A traffic cop of sorts, Kelly is responsible for delivering the actual legislation — parchments, in the parlance of state government — and keeping them under lock and key in two black cases until Northam is ready to act. Once he has, she returns them to the General Assembly. They are sent to what’s called the indexing and enrolling office, on the fourth floor of the State Capitol.
These days — in a sign of the times — the jackets containing the parchments, on their arrival at Northam’s office, are sanitized with Lysol wipes. They also go through a security scanner.
Between beginning and end, legislation is picked apart, with Kelly monitoring its movement.
Cabinet secretaries and the agencies they control vet bills specific to their areas.
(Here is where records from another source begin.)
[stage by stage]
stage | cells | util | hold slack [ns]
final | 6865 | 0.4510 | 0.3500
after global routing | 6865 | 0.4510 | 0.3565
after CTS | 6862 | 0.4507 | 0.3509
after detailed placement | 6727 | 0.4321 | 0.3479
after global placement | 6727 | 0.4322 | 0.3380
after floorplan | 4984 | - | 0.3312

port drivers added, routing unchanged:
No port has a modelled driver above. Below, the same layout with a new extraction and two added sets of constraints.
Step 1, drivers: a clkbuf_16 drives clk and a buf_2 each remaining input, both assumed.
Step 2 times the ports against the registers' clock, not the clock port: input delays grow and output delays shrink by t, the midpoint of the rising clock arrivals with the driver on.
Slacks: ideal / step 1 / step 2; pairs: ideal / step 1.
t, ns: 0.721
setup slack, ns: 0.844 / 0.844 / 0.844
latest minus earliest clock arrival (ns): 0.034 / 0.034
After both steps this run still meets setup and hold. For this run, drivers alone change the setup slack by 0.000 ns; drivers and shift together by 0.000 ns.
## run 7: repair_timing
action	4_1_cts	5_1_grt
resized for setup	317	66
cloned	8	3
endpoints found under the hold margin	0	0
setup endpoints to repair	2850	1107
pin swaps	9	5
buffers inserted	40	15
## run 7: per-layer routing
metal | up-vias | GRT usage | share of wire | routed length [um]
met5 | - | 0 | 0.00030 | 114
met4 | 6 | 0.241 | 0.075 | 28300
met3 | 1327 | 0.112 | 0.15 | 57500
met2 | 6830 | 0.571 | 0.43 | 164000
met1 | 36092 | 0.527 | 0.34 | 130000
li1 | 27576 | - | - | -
From an optimization exercise on the open Yosys and OpenROAD flow, aimed at small area and a short achievable clock period; shortcuts taken in it are not production practice. In this exercise RTL edits were held to simulation tests only and were not proved equivalent to the original. The flow treats the clock pin as an ideal source, which a real chip does not have. Power and IR drop assume default switching activity.

===== flow/design.v =====
package btb_pkg;
    localparam logic [1:0] CNT_SNT   = 2'b00;
    localparam logic [1:0] CNT_WNT   = 2'b01;
    localparam logic [1:0] CNT_WT    = 2'b10;
    localparam logic [1:0] CNT_ST    = 2'b11;
    localparam logic [1:0] CNT_ALLOC = CNT_WT;
    localparam int unsigned ENTRY_TAG_W  = 10;
    localparam int unsigned ENTRY_ADDR_W = 32;
    typedef struct packed {
        logic                    valid;
        logic [ENTRY_TAG_W-1:0]  tag;
        logic [ENTRY_ADDR_W-1:0] target;
        logic [1:0]              cnt;
    } btb_entry_t;
    function automatic logic [1:0] sat_inc(input logic [1:0] c);
        sat_inc = (c == CNT_ST) ? CNT_ST : c + 2'd1;
    endfunction
    function automatic logic [1:0] sat_dec(input logic [1:0] c);
        sat_dec = (c == CNT_SNT) ? CNT_SNT : c - 2'd1;
    endfunction
endpackage
module btb_way #(
    parameter  int unsigned SETS   = 32,
    parameter  int unsigned TAG_W  = 10,
    parameter  int unsigned ADDR_W = 32,
    localparam int unsigned IDX_W  = $clog2(SETS)
) (
    input  logic              clk,
    input  logic [SETS-1:0]   i_lk_sel,
    input  logic [SETS-1:0]   i_lk_valid,
    input  logic [TAG_W-1:0]  i_lk_tag,
    output logic              o_lk_hit,
    output logic [ADDR_W-1:0] o_lk_target,
    output logic [1:0]        o_lk_cnt,
    input  logic [SETS-1:0]   i_wr_sel,
    output logic [TAG_W-1:0]  o_wr_tag,
    output logic [1:0]        o_wr_cnt,
    input  logic              i_wr_tag_en,
    input  logic              i_wr_target_en,
    input  logic              i_wr_cnt_en,
    input  logic [TAG_W-1:0]  i_wr_tag,
    input  logic [ADDR_W-1:0] i_wr_target,
    input  logic [1:0]        i_wr_cnt
);
    logic [1:0]        r_cnt    [SETS];
    logic [TAG_W-1:0]  r_tag    [SETS];
    logic [ADDR_W-1:0] r_target [SETS];
    logic [SETS-1:0]   w_match;
    always_comb begin
        o_lk_target = '0;
        o_lk_cnt    = '0;
        o_wr_tag    = '0;
        o_wr_cnt    = '0;
        for (int s = 0; s < int'(SETS); s++) begin
            w_match[s]  = i_lk_sel[s] && i_lk_valid[s] && (r_tag[s] == i_lk_tag);
            o_lk_target = o_lk_target | ({ADDR_W{i_lk_sel[s]}} & r_target[s]);
            o_lk_cnt    = o_lk_cnt    | ({2{i_lk_sel[s]}} & r_cnt[s]);
            o_wr_tag    = o_wr_tag    | ({TAG_W{i_wr_sel[s]}} & r_tag[s]);
            o_wr_cnt    = o_wr_cnt    | ({2{i_wr_sel[s]}} & r_cnt[s]);
        end
        o_lk_hit = |w_match;
    end
    always_ff @(posedge clk) begin
        for (int s = 0; s < int'(SETS); s++) begin
            if (i_wr_sel[s]) begin
                if (i_wr_cnt_en)    r_cnt[s]    <= i_wr_cnt;
                if (i_wr_tag_en)    r_tag[s]    <= i_wr_tag;
                if (i_wr_target_en) r_target[s] <= i_wr_target;
            end
        end
    end
endmodule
Legal and policy aides do likewise.
Hutchinson handles, among other things, gambling legislation, on which Northam has yet to act. Andrews follows education and employment issues. That presumably includes another closely watched topic on which the governor is silent: allowing public employee unions to bargain with local government over wages and benefits.
Questions and concerns about bills are posted on an electronic bulletin board. That might include those raised by lawmaker or lobbyists.
Mansell, who has worked for legislators and lobbying groups, had to fire off emails to calm lobbyists on both sides of a peer-to-peer, car-rental measure. Some were agitated because of rumors of a possible deal-killing amendment, never mind Northam had yet to consider the bill.
And if bill review is guided by the notion of saving best for last, Northam, who warns Virginians their first worry should be the epidemic’s worst, will be even busier.
Still outstanding: the two-year, $135 billion state budget. Northam might have to propose the General Assembly rewrite vast swaths of it because of the economic aftershocks of COVID-19.
Now, if they could only figure out when and how the legislature might do it.